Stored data
===== src/rtl/spi_frame_dispatcher_pkg.sv =====
// Shared types for the SPI frame dispatcher: command codes, the draw-queue
// entry layout, FSM state encoding and the status byte packing helper.
package spi_frame_dispatcher_pkg;

  typedef enum logic [7:0] {
    CMD_DRAW         = 8'h01,
    CMD_SPRITE_WRITE = 8'h02,
    CMD_STATUS_READ  = 8'h03,
    CMD_QUEUE_CLEAR  = 8'h04
  } cmd_e;

  // Field order matches the byte order on the wire (id first, MSB side).
  typedef struct packed {
    logic [7:0]  id;
    logic [15:0] x;
    logic [15:0] y;
    logic [7:0]  scale;
  } draw_entry_t;

  localparam int DRAW_ENTRY_BYTES = 6;

  typedef enum logic [2:0] {
    ST_IDLE         = 3'd0,
    ST_CMD          = 3'd1,
    ST_HDR          = 3'd2,
    ST_PAYLOAD_DRAW = 3'd3,
    ST_PAYLOAD_WR   = 3'd4,
    ST_STATUS       = 3'd5,
    ST_DISCARD      = 3'd6
  } state_e;

  function automatic logic [7:0] status_byte(input logic ovf, input logic err,
                                             input logic full, input logic empty,
                                             input logic [3:0] cnt);
    return {ovf, err, full, empty, cnt};
  endfunction

endpackage


===== src/rtl/spi_frame_dispatcher_byte_rx.sv =====
// SPI mode-0 byte engine running entirely in the system clock domain.
// Ports:
//   clock, reset            system clock, async active-high reset
//   spi_sck/cs_n/mosi       raw SPI pins (synchronised here)
//   tx_load, tx_data        load a byte to be shifted out on MISO
//   spi_miso                MISO, 0 unless a loaded byte is in flight
//   byte_valid, rx_byte     one-clock pulse with the received byte
//   cs_start, cs_end        one-clock pulses on CS falling / rising
module spi_frame_dispatcher_byte_rx #(
  parameter int SYNC_STAGES = 2
) (
  input  logic       clock,
  input  logic       reset,
  input  logic       spi_sck,
  input  logic       spi_cs_n,
  input  logic       spi_mosi,
  input  logic       tx_load,
  input  logic [7:0] tx_data,
  output logic       spi_miso,
  output logic       byte_valid,
  output logic [7:0] rx_byte,
  output logic       cs_start,
  output logic       cs_end
);

  logic [SYNC_STAGES-1:0] sck_sync_q, cs_sync_q, mosi_sync_q;
  logic sck_prev_q, cs_prev_q;
  logic sck_s, cs_s, mosi_s, sck_rise, sck_fall, active;
  logic [2:0] bit_cnt_q;
  logic [7:0] shift_q, rx_byte_q, tx_q;
  logic byte_valid_q, miso_en_q;

  // CS synchroniser resets to "selected": if reset releases in the middle of a
  // frame no false falling edge is seen, so the next frame starts only on a
  // genuine CS falling edge.
  always_ff @(posedge clock or posedge reset) begin
    if (reset) begin
      sck_sync_q  <= '0;
      cs_sync_q   <= '0;
      mosi_sync_q <= '0;
      sck_prev_q  <= 1'b0;
      cs_prev_q   <= 1'b0;
    end else begin
      sck_sync_q  <= {sck_sync_q[SYNC_STAGES-2:0], spi_sck};
      cs_sync_q   <= {cs_sync_q[SYNC_STAGES-2:0], spi_cs_n};
      mosi_sync_q <= {mosi_sync_q[SYNC_STAGES-2:0], spi_mosi};
      sck_prev_q  <= sck_s;
      cs_prev_q   <= cs_s;
    end
  end

  assign sck_s    = sck_sync_q[SYNC_STAGES-1];
  assign cs_s     = cs_sync_q[SYNC_STAGES-1];
  assign mosi_s   = mosi_sync_q[SYNC_STAGES-1];
  assign sck_rise = sck_s & ~sck_prev_q;
  assign sck_fall = ~sck_s & sck_prev_q;
  assign cs_start = ~cs_s & cs_prev_q;
  assign cs_end   = cs_s & ~cs_prev_q;
  assign active   = ~cs_s;

  always_ff @(posedge clock or posedge reset) begin
    if (reset) begin
      bit_cnt_q    <= '0;
      shift_q      <= '0;
      rx_byte_q    <= '0;
      byte_valid_q <= 1'b0;
    end else begin
      byte_valid_q <= 1'b0;
      if (!active) begin
        bit_cnt_q <= '0;
      end else if (sck_rise) begin
        shift_q   <= {shift_q[6:0], mosi_s};
        bit_cnt_q <= bit_cnt_q + 3'd1;
        if (bit_cnt_q == 3'd7) begin
          rx_byte_q    <= {shift_q[6:0], mosi_s};
          byte_valid_q <= 1'b1;
        end
      end
    end
  end

  // TX shifts only on falling edges inside a byte; the falling edge that
  // follows the 8th rising edge is skipped so a load issued around the byte
  // boundary always presents its MSB for the next byte's first rising edge.
  always_ff @(posedge clock or posedge reset) begin
    if (reset) begin
      tx_q      <= '0;
      miso_en_q <= 1'b0;
    end else if (tx_load) begin
      tx_q      <= tx_data;
      miso_en_q <= 1'b1;
    end else if (byte_valid_q || !active) begin
      miso_en_q <= 1'b0;
    end else if (sck_fall && bit_cnt_q != 3'd0) begin
      tx_q <= {tx_q[6:0], 1'b0};
    end
  end

  assign spi_miso   = miso_en_q & tx_q[7];
  assign byte_valid = byte_valid_q;
  assign rx_byte    = rx_byte_q;

endmodule


===== src/rtl/spi_frame_dispatcher.sv =====
// SPI slave front-end: decodes framed commands and routes them to the sprite
// storage write port, an internal draw-queue FIFO, or a MISO status byte.
// Ports:
//   clock, reset                       system clock, async active-high reset
//   spi_sck/cs_n/mosi, spi_miso        SPI mode-0 slave pins
//   sprite_w_select/en/addr/data       sprite storage write port (1-clk strobe)
//   dequeue, is_empty                  draw queue pop / empty flag
//   sprite_id/x/y/scale                queue head fields (0 when empty)
//   overflow, cmd_error                sticky error flags
//   dbg_state                          current command FSM state (state_e)
module spi_frame_dispatcher
  import spi_frame_dispatcher_pkg::*;
#(
  parameter int SPRITE_NUM    = 16,
  parameter int SPRITE_ADDR_W = 12,
  parameter int QUEUE_DEPTH   = 64,
  parameter int SYNC_STAGES   = 2
) (
  input  logic                          clock,
  input  logic                          reset,
  input  logic                          spi_sck,
  input  logic                          spi_cs_n,
  input  logic                          spi_mosi,
  output logic                          spi_miso,
  output logic [$clog2(SPRITE_NUM)-1:0] sprite_w_select,
  output logic                          sprite_w_en,
  output logic [SPRITE_ADDR_W-1:0]      sprite_w_addr,
  output logic [7:0]                    sprite_w_data,
  input  logic                          dequeue,
  output logic                          is_empty,
  output logic [7:0]                    sprite_id,
  output logic [15:0]                   sprite_x,
  output logic [15:0]                   sprite_y,
  output logic [7:0]                    sprite_scale,
  output logic                          overflow,
  output logic                          cmd_error,
  output logic [2:0]                    dbg_state
);

  localparam int SEL_W = $clog2(SPRITE_NUM);
  localparam int AW    = $clog2(QUEUE_DEPTH);
  localparam int CW    = AW + 1;
  localparam logic [2:0] LAST_IDX = 3'(DRAW_ENTRY_BYTES - 1);

  logic byte_valid, cs_start, cs_end, tx_load;
  logic [7:0] rx_byte, tx_data;

  spi_frame_dispatcher_byte_rx #(.SYNC_STAGES(SYNC_STAGES)) u_rx (
    .clock(clock), .reset(reset), .spi_sck(spi_sck), .spi_cs_n(spi_cs_n),
    .spi_mosi(spi_mosi), .tx_load(tx_load), .tx_data(tx_data), .spi_miso(spi_miso),
    .byte_valid(byte_valid), .rx_byte(rx_byte), .cs_start(cs_start), .cs_end(cs_end)
  );

  state_e state_q, state_d;
  logic [2:0] idx_q;
  logic [39:0] entry_q;
  logic [7:0] sel_q, hi_q;
  logic [SPRITE_ADDR_W-1:0] addr_q;
  logic [15:0] hdr_word;
  logic unused_hdr;
  logic sel_ok;
  logic w_en_q;
  logic [SEL_W-1:0] w_sel_q;
  logic [SPRITE_ADDR_W-1:0] w_addr_q;
  logic [7:0] w_data_q;
  draw_entry_t mem_q [QUEUE_DEPTH];
  draw_entry_t push_entry, head;
  logic [AW-1:0] wr_ptr_q, rd_ptr_q;
  logic [CW-1:0] count_q;
  logic [31:0] count_wide;
  logic [3:0] status_cnt;
  logic full, empty, do_push, do_pop;
  logic overflow_q, cmd_error_q;
  logic push_req, clear_req, err_set, wr_req, status_done;

  // State register.
  always_ff @(posedge clock or posedge reset) begin
    if (reset) state_q <= ST_IDLE;
    else       state_q <= state_d;
  end

  // Next-state logic; CS edges override everything else.
  always_comb begin
    state_d = state_q;
    if (cs_start) begin
      state_d = ST_CMD;
    end else if (cs_end) begin
      state_d = ST_IDLE;
    end else if (byte_valid) begin
      case (state_q)
        ST_CMD: begin
          case (rx_byte)
            CMD_DRAW:         state_d = ST_PAYLOAD_DRAW;
            CMD_SPRITE_WRITE: state_d = ST_HDR;
            CMD_STATUS_READ:  state_d = ST_STATUS;
            default:          state_d = ST_DISCARD;
          endcase
        end
        ST_HDR:    if (idx_q == 3'd2) state_d = ST_PAYLOAD_WR;
        ST_STATUS: state_d = ST_DISCARD;
        default:   state_d = state_q;
      endcase
    end
  end

  // Output decode: per-byte action strobes.
  always_comb begin
    push_req    = 1'b0;
    clear_req   = 1'b0;
    err_set     = 1'b0;
    tx_load     = 1'b0;
    wr_req      = 1'b0;
    status_done = 1'b0;
    if (byte_valid) begin
      case (state_q)
        ST_CMD: begin
          clear_req = (rx_byte == CMD_QUEUE_CLEAR);
          tx_load   = (rx_byte == CMD_STATUS_READ);
          err_set   = !(rx_byte inside {CMD_DRAW, CMD_SPRITE_WRITE, CMD_STATUS_READ,
                                        CMD_QUEUE_CLEAR});
        end
        ST_PAYLOAD_DRAW: push_req    = (idx_q == LAST_IDX);
        ST_PAYLOAD_WR:   wr_req      = 1'b1;
        ST_STATUS:       status_done = 1'b1;
        default: ;
      endcase
    end
  end

  assign hdr_word   = {hi_q, rx_byte};
  assign unused_hdr = ^hdr_word;
  assign sel_ok     = (32'(sel_q) < 32'(SPRITE_NUM));

  // Header / entry assembly and sprite write port.
  always_ff @(posedge clock or posedge reset) begin
    if (reset) begin
      idx_q    <= '0;
      entry_q  <= '0;
      sel_q    <= '0;
      hi_q     <= '0;
      addr_q   <= '0;
      w_en_q   <= 1'b0;
      w_sel_q  <= '0;
      w_addr_q <= '0;
      w_data_q <= '0;
    end else begin
      w_en_q <= wr_req & sel_ok;
      if (cs_start) begin
        idx_q <= '0;
      end else if (byte_valid && state_q == ST_HDR) begin
        idx_q <= (idx_q == 3'd2) ? 3'd0 : idx_q + 3'd1;
        case (idx_q)
          3'd0:    sel_q  <= rx_byte;
          3'd1:    hi_q   <= rx_byte;
          default: addr_q <= hdr_word[SPRITE_ADDR_W-1:0];
        endcase
      end else if (byte_valid && state_q == ST_PAYLOAD_DRAW) begin
        idx_q   <= (idx_q == LAST_IDX) ? 3'd0 : idx_q + 3'd1;
        entry_q <= {entry_q[31:0], rx_byte};
      end
      if (wr_req) begin
        w_sel_q  <= sel_q[SEL_W-1:0];
        w_addr_q <= addr_q;
        w_data_q <= rx_byte;
        addr_q   <= addr_q + SPRITE_ADDR_W'(1);
      end
    end
  end

  // Draw queue. Clear beats push; a push into a full queue survives only when
  // a dequeue frees a slot on the same clock.
  assign push_entry = {entry_q, rx_byte};
  assign full       = (count_q == CW'(QUEUE_DEPTH));
  assign empty      = (count_q == '0);
  assign do_pop     = dequeue & ~empty & ~clear_req;
  assign do_push    = push_req & (~full | dequeue) & ~clear_req;

  always_ff @(posedge clock or posedge reset) begin
    if (reset) begin
      wr_ptr_q <= '0;
      rd_ptr_q <= '0;
      count_q  <= '0;
    end else if (clear_req) begin
      wr_ptr_q <= '0;
      rd_ptr_q <= '0;
      count_q  <= '0;
    end else begin
      if (do_push) wr_ptr_q <= wr_ptr_q + AW'(1);
      if (do_pop)  rd_ptr_q <= rd_ptr_q + AW'(1);
      case ({do_push, do_pop})
        2'b10:   count_q <= count_q + CW'(1);
        2'b01:   count_q <= count_q - CW'(1);
        default: count_q <= count_q;
      endcase
    end
  end

  always_ff @(posedge clock) begin
    if (do_push) mem_q[wr_ptr_q] <= push_entry;
  end

  // Sticky flags; the status byte snapshot is taken at load, so clearing at
  // the end of the status byte cannot hide a flag from the reader.
  always_ff @(posedge clock or posedge reset) begin
    if (reset) begin
      overflow_q  <= 1'b0;
      cmd_error_q <= 1'b0;
    end else if (status_done) begin
      overflow_q  <= 1'b0;
      cmd_error_q <= 1'b0;
    end else begin
      if (push_req && full && !dequeue) overflow_q <= 1'b1;
      if (err_set) cmd_error_q <= 1'b1;
    end
  end

  assign count_wide = 32'(count_q);
  assign status_cnt = (count_wide > 32'd15) ? 4'hF : count_wide[3:0];
  assign tx_data    = status_byte(overflow_q, cmd_error_q, full, empty, status_cnt);

  assign head            = mem_q[rd_ptr_q];
  assign is_empty        = empty;
  assign sprite_id       = empty ? '0 : head.id;
  assign sprite_x        = empty ? '0 : head.x;
  assign sprite_y        = empty ? '0 : head.y;
  assign sprite_scale    = empty ? '0 : head.scale;
  assign sprite_w_en     = w_en_q;
  assign sprite_w_select = w_sel_q;
  assign sprite_w_addr   = w_addr_q;
  assign sprite_w_data   = w_data_q;
  assign overflow        = overflow_q;
  assign cmd_error       = cmd_error_q;
  assign dbg_state       = state_q;

endmodule


===== config.mk =====
export PLATFORM = sky130hd
export DESIGN_NAME = spi_frame_dispatcher
export DESIGN_NICKNAME = d
export VERILOG_FILES = /design/src/rtl/spi_frame_dispatcher_pkg.sv /design/src/rtl/spi_frame_dispatcher_byte_rx.sv /design/src/rtl/spi_frame_dispatcher.sv
export SDC_FILE = /design/constraint.sdc
export NUM_CORES = 2
export LEC_CHECK = 0
export CORE_MARGIN = 2
export CORE_UTILIZATION = 55
export CTS_CLUSTER_DIAMETER = 120
export DETAILED_ROUTE_END_ITERATION = 12
export HOLD_SLACK_MARGIN = 0.06
export PLACE_DENSITY = 0.71
export SLEW_MARGIN = 25
export SYNTH_ARGS = -nofsm -noshare
export SYNTH_HDL_FRONTEND = slang
export SYNTH_SLANG_ARGS = --single-unit
export TNS_END_PERCENT = 20

===== constraint.sdc =====
create_clock -name clock -period 13.9 [get_ports clock]
set_clock_uncertainty 0.05 [all_clocks]
set_input_delay 2.78 -clock clock [delete_from_list [all_inputs] [get_ports clock]]
set_output_delay 2.78 -clock clock [all_outputs]
set_load 0.01 [all_outputs]

* Word level (Yosys, flattened, before mapping)
Memories as Yosys holds them, arrays and structs flattened.
Index checks and enable logic that the tools add are counted.
** Word-level totals
- Flip-flop bits (word level) :: 152
- Bits in writable memories :: 3072
- Bits of input ports :: 6
- Output and inout bits :: 80
- Word-level logic and storage cells :: 163
- Memories :: 1
** Operators by class
- Add/subtract/negate cells :: 7
- Order comparisons :: 2
- Eq/ne operators :: 20
- Mux-type cells :: 54
- Bitwise gates (word level) :: 20
- Reduce and logical (&&, ||, !) cells :: 33
** Memories
- mem_q :: depth 64, width 48, read ports 1, clocked after Yosys merged registers in 0, write ports 1, RTL line spi_frame_dispatcher.sv:66 : draw_entry_t mem_q [QUEUE_DEPTH];
** Operators with widths (number)
- $mux W12 :: 4
- $mux W8 :: 5
- $mux W3 :: 11
- $mux W16 :: 2
- $mux W6 :: 4
- $mux W1 :: 23
- $pmux W3 S3 :: 2
- $reduce_and A3 Y1 :: 6
- $eq A8 B2 Y1 const B :: 2
- $reduce_bool A2 Y1 :: 8
- $pmux W7 S2 :: 1
- $add A12 B1 Y12 const B :: 1
- $add A6 B1 Y6 const B :: 2
- $eq A3 B3 Y1 const B :: 4
- $reduce_bool A3 Y1 :: 4
- $and A1 B1 Y1 :: 10
- $eq A3 B2 Y1 const B :: 3
- $not A1 Y1 :: 9
- $eq A8 B1 Y1 const B :: 1
- $eq A8 B3 Y1 const B :: 1
- $lt A8 B5 Y1 const B :: 1
- $add A7 B1 Y7 const B :: 1
- $eq A7 B7 Y1 const B :: 1
- $gt A7 B4 Y1 const B :: 1
- 20 further kinds :: 29

* Longest topological paths before layout
- Depth in word-level cells :: 8
- Mapped depth :: 15
- Gate-level depth less buffers :: 13

* By module
From an unflattened synthesis, not the netlist that was laid out.
** Unflattened totals
- Cell total of the unflattened synthesis :: 5630
- Area, all modules :: 123816.2 um2
** Modules (own cells, without submodules)
- spi_frame_dispatcher :: times used 1, cells an instance 5520, area an instance 122306.1 um2
- spi_frame_dispatcher_byte_rx :: times used 1, cells an instance 110, area an instance 1510.2 um2

* Worst setup path before layout
Ideal clock, no wire load.
- Path type :: in2reg
- Start :: in dequeue
- End :: mem mem_q[0][0] in the netlist's numbering, enable pin
- Library setup time :: 0.573 ns
- Data arrival time :: 8.275 ns
- Required time :: 13.277 ns
- Path slack :: 5.002 ns
- Cell stages on the path :: 6
- Cells stage by stage :: clkbuf_1 -> nand4b_1 -> nand2_1 -> nor2_1 -> nand2_1 -> nor4_1
** Between the ends
- Cells in the longest elaborated chain, start to end :: 5
** Ends and longest elaborated chain
- start: declaration :: RTL line spi_frame_dispatcher.sv:29 : input logic dequeue,
- $or A1 B1 Y1 :: RTL line spi_frame_dispatcher.sv:176 : assign do_push = push_req & (~full | dequeue) & ~clear_req;
- $and A1 B1 Y1 (2 in a row) :: RTL line spi_frame_dispatcher.sv:176
- $mux W1 :: RTL line spi_frame_dispatcher.sv:199 : if (do_push) mem_q[wr_ptr_q] <= push_entry;
- $mux W1 (implied by the code) :: RTL line spi_frame_dispatcher.sv:199
- end: declaration :: RTL line spi_frame_dispatcher.sv:66
Every way passes these cells.

* Worst setup path in the final report
- Start :: reg rd_ptr_q[2]
- End :: out sprite_y[8]
** Between the ends
- Cells in the longest elaborated chain, start to end :: 2
** Ends and longest elaborated chain
- start: declaration :: RTL line spi_frame_dispatcher.sv:68 : logic [AW-1:0] wr_ptr_q, rd_ptr_q;
- start signal: assignment :: RTL line spi_frame_dispatcher.sv:189 : if (do_pop) rd_ptr_q <= rd_ptr_q + AW'(1);
- $mem_v2 Z64 W48
- $mux W16 :: RTL line spi_frame_dispatcher.sv:225 : assign sprite_y = empty ? '0 : head.y;
- end: declaration :: RTL line spi_frame_dispatcher.sv:33 : output logic [15:0] sprite_y,
Every way passes these cells.

==> impl_metrics.py <==
metrics = {
    "timing": {
        "hold_viol": 0,
        "hold_ws_ns": 0.299,
        "fin_tns_setup_ns": 0,
        "setup_violations": 0,
        "maxSlewViolCount": 0,
        "fmaxAchievable_ghz": 0.109,
        "rsz0062_at_grt": "false",
        "tightestPinTransition_ns": 1.21,
        "fin_crit_ns": 9.18,
        "period_share_pct": 66.0,
        "maxSlewHeadroom_pct": 19.5,
    },
    "cells_and_area": {
        "fillers": 14800,
        "layout_common_cells": "edfxtp_1 (3072), mux4_2 (717), clkbuf_16 (333)",
        "drive_above_1_share_pct": 24.8,
        "final_util_pct": 62.4,
        "layout_commonest_cell": "edfxtp_1",
        "multiInputGateArea_sq_um": 26200,
        "fin_nets": 5997,
        "fin_area_sq_um": 139000,
        "regArea_sq_um": 96100,
        "area_growth_pct": 12.5,
    },
    "flow_run": {
        "max_cap_viol_count": 0,
    },
    "clock_tree": {
        "cts_buffers": 328,
        "postCtsSetupBuffers": 0,
        "cts_hold_buf": 0,
        "max-clock-path-buffers": 4,
        "clkTransAtPathRegs_ns": 0.07,
        "cts_resized": 0,
        "cts.sinks": 3224,
        "root_buffer": "clkbuf_16",
        "cts_tree": "yes",
        "htreeDepth": 5,
        "clock_latency_ns": 0.94,
    },
    "floorplan": {
        "die_y_microns": 478,
        "core_sq_um": 223000,
        "pin_count": 86,
        "die-area_sq_um": 228000,
        "fp-row-count": 173,
        "start_util_pct": 55.5,
        "die_width_microns": 478,
    },
    "setup_path": {
        "r2r-start": "dbg_state[2]",
        "cp-end-kind": "primary output",
        "worst_ep_required_time_ns": 11.07,
        "critPathLaunchType": "flip-flop",
        "startpoint": "rd_ptr_q[2]",
        "cp.arrival_ns": 6.35,
        "path_max_fanout": 112,
        "crit_type": "reg -> out",
    },
    "global_route": {
        "grt_pass1_wl_microns": 481000,
        "antenna_found_initial": 11,
        "grt_usage_pct": 30.2,
        "grt_pass1_vias": 62700,
        "overflow": 0,
        "grt_max_degree": 118,
    },
    "pwr": {
        "switchingPower_uw": 6710,
        "p_sw_share_pct": 28.2,
        "pwr-share-clk_pct": 35.6,
        "p_leak_uw": 0.0445,
        "intPower_uw": 17100,
        "p_per_area_nw_per_um2": 171,
        "pwr-share-comb_pct": 19.5,
        "ir_worst_vdd_mv": 0.160,
        "seq_power_share_pct": 44.9,
    },
    "route": {
        "drt_iter0_markers": 10600,
        "finalWirelength_microns": 345000,
        "postRouteAntennaNets": 0,
        "wl_per_cell_microns": 37.5,
        "detail_route.first_pass.iterations": 8,
        "drc": 0,
        "via_count": 63700,
        "viasPerCell": 6.92,
    },
    "logic_synthesis": {
        "yosysTopAreaCell": "edfxtp_1",
        "synth_nets": 5689,
        "async_flop_share_pct": 4.71,
        "syn_area_sq_um": 124000,
        "synth_top_area_share_pct": 74.7,
        "synth_edf_count": 3072,
        "avgSynthCellArea_sq_um": 21.8,
        "synth.distinct_cells": 66,
        "synth_warnings": 0,
        "synthCells": 5673,
        "synth_top_cells_by_area": "edfxtp_1 (75%), mux4_2 (13%), dfrtp_1 (3.1%)",
        "ys_seq_elements": 3224,
        "ys_seq_area_share_pct": 77.8,
        "synth-main-ff-cell": "edfxtp_1",
    },
    "placed_design": {
        "postPlaceCellArea_sq_um": 129000,
        "finalWeightedCongestion": 0.798,
        "io_buffer_count": 85,
        "dp_hpwl_microns": 177000,
    },
    "run_status": {
        "status": "complete, no violations",
    },
    "min_path": {
        "min_path_type": "reg -> reg",
        "min_from": "u_rx.mosi_sync_q[0]",
    },
}
-- registers in the layout, summed over array words and instances (netlist names), 3 cells and up --
register,cells
u_rx.tx_q,8
count_q,7
sprite_w_select,4
mem_q,3072
rd_ptr_q,6
u_rx.shift_q,7
u_rx.bit_cnt_q,3
sel_q,8
hi_q,4
addr_q,12
dbg_state,3
sprite_w_addr,12
sprite_w_data,8
u_rx.rx_byte,8
idx_q,3
entry_q,40
wr_ptr_q,6
-- Yosys cell counts, drive strengths merged, types with 2 or more instances --
master and number:
a2111oi 14, a211o 2, a211oi 70, a21oi 60, a22o 33, a22oi 126, a311oi 8, a31oi 31
a32o 6, and2 10, and3 11, buf 226, clkbuf 85, dfrtp 152, edfxtp 3072, ha 10
inv 17, mux2 74, mux2i 223, mux4 717, nand2 199, nand2b 13, nand3 99, nand3b 6
nand4 11, nand4b 3, nor2 147, nor2b 22, nor3 30, nor3b 5, nor4 8, o211ai 14
o21a 2, o21ai 20, o221ai 8, o22ai 99, o32ai 5, or3 8, or3b 2, or4 3
xnor2 7, xor2 8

REQUIRED WORK:
Within the data above, how many lines contain "declaration"? Respond with the tally alone.

YOUR SOLUTION:
4